■ **WHAT TO WORK ON**
Starting at the line that contains "pick_if hi_pick ();" in the listing below, write out every line word for word until you have written the line that contains "OFF_LEVEL_B: level_register_b <= reg_wdata;".

■ **INPUT RECORDS**
**config.mk**
```make
export PLATFORM = sky130hd
export DESIGN_NAME = angs_regs
export DESIGN_NICKNAME = d
export VERILOG_FILES = /design/src/rtl/angs_pkg.sv /design/src/rtl/angs_regs.sv
export SDC_FILE = /design/constraint.sdc
export NUM_CORES = 1
export LEC_CHECK = 0
export BUFFER_PORTS_ARGS = -buffer_cell sky130_fd_sc_hd__buf_2
export CAP_MARGIN = 15
export CORE_UTILIZATION = 52
export CTS_CLUSTER_SIZE = 30
export DETAILED_ROUTE_END_ITERATION = 16
export HOLD_SLACK_MARGIN = 0.03
export PLACE_DENSITY_LB_ADDON = 0.15
export SLEW_MARGIN = 10
export SYNTH_ARGS = -nofsm -noshare
export SYNTH_HDL_FRONTEND = slang
export SYNTH_SLANG_ARGS = --single-unit
```
**constraint.sdc**
```tcl
create_clock -name CLOCK -period 4.1 [get_ports CLOCK]
set_input_delay 1.025 -clock CLOCK [delete_from_list [all_inputs] [get_ports CLOCK]]
set_output_delay 1.025 -clock CLOCK [all_outputs]
set_load 0.05 [all_outputs]
```
==> config.mk <==
export PLATFORM = sky130hd
export DESIGN_NAME = ivt_prio
export DESIGN_NICKNAME = d
export VERILOG_FILES = /design/src/verilog/ivt_pkg.sv /design/src/verilog/pick_if.sv /design/src/verilog/ivt_prio.sv /design/src/verilog/lowest_pick.sv
export SDC_FILE = /design/constraint.sdc
export NUM_CORES = 1
export LEC_CHECK = 0
export BUFFER_PORTS_ARGS = -buffer_cell sky130_fd_sc_hd__clkbuf_2
export CORE_AREA = 2 2 87 89
export CTS_CLUSTER_SIZE = 20
export DETAILED_ROUTE_END_ITERATION = 10
export DIE_AREA = 0 0 89 91
export GPL_TIMING_DRIVEN = 1
export PLACE_DENSITY = 0.79
export SYNTH_ARGS = -nofsm -noshare
export SYNTH_HDL_FRONTEND = slang
export SYNTH_SLANG_ARGS = --single-unit
==> constraint.sdc <==
create_clock -name mclk -period 3.05 [get_ports mclk]
set_input_delay 0.4575 -clock mclk [delete_from_list [all_inputs] [get_ports mclk]]
set_output_delay 0.4575 -clock mclk [all_outputs]
set_load 0.01 [all_outputs]
==> src/verilog/ivt_pkg.sv <==
package ivt_pkg;

  // Widths of the vector, table address and register port
  localparam int VEC_W      = 7;
  localparam int VEC_COUNT  = 128;
  localparam int TADDR_W    = 16;
  localparam int REG_ADDR_W = 3;
  localparam int DATA_W     = 8;

  typedef logic [VEC_W-1:0]      vec_t;
  typedef logic [TADDR_W-1:0]    taddr_t;
  typedef logic [REG_ADDR_W-1:0] reg_addr_t;
  typedef logic [DATA_W-1:0]     data_t;

  // Register offsets on the plain register port
  localparam reg_addr_t OFF_LEVEL_A  = 3'h0;
  localparam reg_addr_t OFF_LEVEL_B  = 3'h1;
  localparam reg_addr_t OFF_LEVEL_C  = 3'h2;
  localparam reg_addr_t OFF_MODE     = 3'h3;
  localparam reg_addr_t OFF_STATUS   = 3'h4;
  localparam reg_addr_t OFF_ACCEPTED = 3'h5;

  // Reset values
  localparam data_t LEVEL_RESET = 8'h00;
  localparam data_t MODE_RESET  = 8'h00;
  localparam vec_t  VEC_RESET   = 7'h00;

  // Field positions
  localparam int MODE_WIDE_BIT  = 0;
  localparam int STAT_VALID_BIT = 7;
  localparam int STAT_LEVEL_BIT = 6;

  // Level bits, register A
  localparam int LVL_PIN0     = 7;
  localparam int LVL_PIN1     = 6;
  localparam int LVL_PIN23    = 5;
  localparam int LVL_PIN45    = 4;
  localparam int LVL_PIN67    = 3;
  localparam int LVL_SOFTDONE = 2;
  localparam int LVL_WATCHDOG = 1;
  // Level bits, register B
  localparam int LVL_CONV = 6;
  localparam int LVL_PT0  = 5;
  localparam int LVL_PT1  = 4;
  localparam int LVL_PT2  = 3;
  // Level bits, register C
  localparam int LVL_T8_0 = 7;
  localparam int LVL_T8_1 = 6;
  localparam int LVL_SP0  = 4;
  localparam int LVL_SP1  = 3;
  localparam int LVL_SP2  = 2;

  // Fixed vector numbers (first vector of each group)
  localparam vec_t VEC_NMI      = 7'h07;
  localparam vec_t VEC_PIN0     = 7'h10;
  localparam vec_t VEC_SOFTDONE = 7'h18;
  localparam vec_t VEC_WATCHDOG = 7'h19;
  localparam vec_t VEC_CONV     = 7'h1c;
  localparam vec_t VEC_PT0      = 7'h20;
  localparam vec_t VEC_PT1      = 7'h28;
  localparam vec_t VEC_PT2      = 7'h2c;
  localparam vec_t VEC_T8_0     = 7'h40;
  localparam vec_t VEC_T8_1     = 7'h44;
  localparam vec_t VEC_SP0      = 7'h50;
  localparam vec_t VEC_SP1      = 7'h54;
  localparam vec_t VEC_SP2      = 7'h58;

  // Table entry offsets for the non-maskable pin
  localparam taddr_t NMI_ADDR_NARROW = 16'h000e;
  localparam taddr_t NMI_ADDR_WIDE   = 16'h001c;

endpackage

==> src/verilog/pick_if.sv <==
`timescale 1ns/1ps
interface pick_if;
  import ivt_pkg::*;

  logic [VEC_COUNT-1:0] req;
  logic                 found;
  vec_t                 idx;

  modport chooser (input req, output found, output idx);
  modport user    (output req, input found, input idx);
endinterface
==> src/verilog/ivt_prio.sv <==
// Design decisions made here: the register addresses and the strobed register port.
`timescale 1ns/1ps
module ivt_prio (
  input  wire logic             mclk,
  input  wire logic             rst,
  // Register port
  input  wire ivt_pkg::reg_addr_t reg_addr,
  input  wire ivt_pkg::data_t   reg_wdata,
  input  wire logic             reg_wr,
  input  wire logic             reg_rd,
  output ivt_pkg::data_t        reg_rdata,
  // Request lines, high while pending
  input  wire logic             nmi_req,
  input  wire logic [7:0]       pin_req,
  input  wire logic             soft_transfer_done_req,
  input  wire logic             watchdog_interval_req,
  input  wire logic             conversion_end_req,
  input  wire logic [4:0]       pt0_req,
  input  wire logic [3:0]       pt1_req,
  input  wire logic [3:0]       pt2_req,
  input  wire logic [2:0]       t8_0_req,
  input  wire logic [2:0]       t8_1_req,
  input  wire logic [3:0]       sp0_req,
  input  wire logic [3:0]       sp1_req,
  input  wire logic [3:0]       sp2_req,
  // Core side
  input  wire logic             irq_accept,
  output logic                  irq_valid,
  output ivt_pkg::vec_t         irq_vector,
  output ivt_pkg::taddr_t       irq_address,
  output logic                  irq_level
);
  import ivt_pkg::*;

  data_t level_register_a;
  data_t level_register_b;
  data_t level_register_c;
  data_t mode_reg;
  vec_t  accepted_vector;
  logic  accepted_seen;

  logic [VEC_COUNT-1:0] req_vec;
  logic [VEC_COUNT-1:0] lvl_vec;

  vec_t   next_vector;
  logic   next_valid;
  logic   next_level;
  taddr_t next_address;
  logic   wide_mode;

  pick_if hi_pick ();
  pick_if any_pick ();

  assign wide_mode = mode_reg[MODE_WIDE_BIT];

  // Level registers and mode bit, written from the register port
  always_ff @(posedge mclk) begin
    if (rst) begin
      level_register_a <= LEVEL_RESET;
      level_register_b <= LEVEL_RESET;
      level_register_c <= LEVEL_RESET;
      mode_reg         <= MODE_RESET;
    end else if (reg_wr) begin
      unique case (reg_addr)
        OFF_LEVEL_A: level_register_a <= reg_wdata;
        OFF_LEVEL_B: level_register_b <= reg_wdata;
        OFF_LEVEL_C: level_register_c <= reg_wdata;
        OFF_MODE:    mode_reg         <= reg_wdata & 8'h01;
        default: ;  // Read-only or unmapped: ignored
      endcase
    end
  end

  // Read data one cycle after the strobe; unmapped reads give zero
  always_ff @(posedge mclk) begin
    if (rst) begin
      reg_rdata <= LEVEL_RESET;
    end else if (reg_rd) begin
      unique case (reg_addr)
        OFF_LEVEL_A:  reg_rdata <= level_register_a;
        OFF_LEVEL_B:  reg_rdata <= level_register_b;
        OFF_LEVEL_C:  reg_rdata <= level_register_c;
        OFF_MODE:     reg_rdata <= mode_reg;
        OFF_STATUS:   reg_rdata <= {irq_valid, irq_vector};
        OFF_ACCEPTED: reg_rdata <= {accepted_seen, accepted_vector};
        default:      reg_rdata <= LEVEL_RESET;
      endcase
    end else begin
      reg_rdata <= LEVEL_RESET;
    end
  end

  // Place each source but the non-maskable pin at its fixed vector; every other slot stays zero,
  // so reserved numbers can never be selected
  always_comb begin
    req_vec = '0;
    req_vec[VEC_PIN0 +: 8]  = pin_req;
    req_vec[VEC_SOFTDONE]   = soft_transfer_done_req;
    req_vec[VEC_WATCHDOG]   = watchdog_interval_req;
    req_vec[VEC_CONV]       = conversion_end_req;
    req_vec[VEC_PT0 +: 5]   = pt0_req;
    req_vec[VEC_PT1 +: 4]   = pt1_req;
    req_vec[VEC_PT2 +: 4]   = pt2_req;
    req_vec[VEC_T8_0 +: 3]  = t8_0_req;
    req_vec[VEC_T8_1 +: 3]  = t8_1_req;
    req_vec[VEC_SP0 +: 4]   = sp0_req;
    req_vec[VEC_SP1 +: 4]   = sp1_req;
    req_vec[VEC_SP2 +: 4]   = sp2_req;
  end

  // Spread each group's level bit over its vectors; a set bit is level 1
  always_comb begin
    lvl_vec = '0;
    lvl_vec[VEC_PIN0]                 = level_register_a[LVL_PIN0];
    lvl_vec[VEC_PIN0 + 7'h01]         = level_register_a[LVL_PIN1];
    lvl_vec[VEC_PIN0 + 7'h02 +: 2]    = {2{level_register_a[LVL_PIN23]}};
    lvl_vec[VEC_PIN0 + 7'h04 +: 2]    = {2{level_register_a[LVL_PIN45]}};
    lvl_vec[VEC_PIN0 + 7'h06 +: 2]    = {2{level_register_a[LVL_PIN67]}};
    lvl_vec[VEC_SOFTDONE]   = level_register_a[LVL_SOFTDONE];
    lvl_vec[VEC_WATCHDOG]   = level_register_a[LVL_WATCHDOG];
    lvl_vec[VEC_CONV]       = level_register_b[LVL_CONV];
    lvl_vec[VEC_PT0 +: 5]   = {5{level_register_b[LVL_PT0]}};
    lvl_vec[VEC_PT1 +: 4]   = {4{level_register_b[LVL_PT1]}};
    lvl_vec[VEC_PT2 +: 4]   = {4{level_register_b[LVL_PT2]}};
    lvl_vec[VEC_T8_0 +: 3]  = {3{level_register_c[LVL_T8_0]}};
    lvl_vec[VEC_T8_1 +: 3]  = {3{level_register_c[LVL_T8_1]}};
    lvl_vec[VEC_SP0 +: 4]   = {4{level_register_c[LVL_SP0]}};
    lvl_vec[VEC_SP1 +: 4]   = {4{level_register_c[LVL_SP1]}};
    lvl_vec[VEC_SP2 +: 4]   = {4{level_register_c[LVL_SP2]}};
  end

  // Two lowest-number pickers: one over level 1 only, one over all
  assign hi_pick.req  = req_vec & lvl_vec;
  assign any_pick.req = req_vec;

  lowest_pick u_hi_pick (
    .p (hi_pick.chooser)
  );

  lowest_pick u_any_pick (
    .p (any_pick.chooser)
  );

  // Final choice: the pin outranks all, then level 1, then fixed order.
  // Losers are untouched; they stay pending at their sources.
  always_comb begin
    next_valid  = 1'b0;
    next_level  = 1'b0;
    next_vector = VEC_RESET;
    if (nmi_req) begin
      next_valid  = 1'b1;
      next_level  = 1'b1;
      next_vector = VEC_NMI;
    end else if (hi_pick.found) begin
      next_valid  = 1'b1;
      next_level  = 1'b1;
      next_vector = hi_pick.idx;
    end else if (any_pick.found) begin
      next_valid  = 1'b1;
      next_vector = any_pick.idx;
    end
  end

  // Entry address; the pin's offsets are fixed constants for clarity
  always_comb begin
    if (nmi_req) begin
      next_address = wide_mode ? NMI_ADDR_WIDE : NMI_ADDR_NARROW;
    end else if (wide_mode) begin
      next_address = {7'h00, next_vector, 2'b00};
    end else begin
      next_address = {8'h00, next_vector, 1'b0};
    end
  end

  // Presented vector is re-chosen every cycle, so anything that lost
  // is offered again as soon as the winner's source drops
  always_ff @(posedge mclk) begin
    if (rst) begin
      irq_valid   <= 1'b0;
      irq_vector  <= VEC_RESET;
      irq_address <= '0;
      irq_level   <= 1'b0;
    end else begin
      irq_valid   <= next_valid;
      irq_vector  <= next_vector;
      irq_address <= next_address;
      irq_level   <= next_level;
    end
  end

  // Record which vector the core took; a take with nothing shown is ignored
  always_ff @(posedge mclk) begin
    if (rst) begin
      accepted_vector <= VEC_RESET;
      accepted_seen   <= 1'b0;
    end else if (irq_accept && irq_valid) begin
      accepted_vector <= irq_vector;
      accepted_seen   <= 1'b1;
    end
  end

endmodule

■ **RESULT OF THIS TASK**
  pick_if hi_pick ();
  pick_if any_pick ();

  assign wide_mode = mode_reg[MODE_WIDE_BIT];

  // Level registers and mode bit, written from the register port
  always_ff @(posedge mclk) begin
    if (rst) begin
      level_register_a <= LEVEL_RESET;
      level_register_b <= LEVEL_RESET;
      level_register_c <= LEVEL_RESET;
      mode_reg         <= MODE_RESET;
    end else if (reg_wr) begin
      unique case (reg_addr)
        OFF_LEVEL_A: level_register_a <= reg_wdata;
        OFF_LEVEL_B: level_register_b <= reg_wdata;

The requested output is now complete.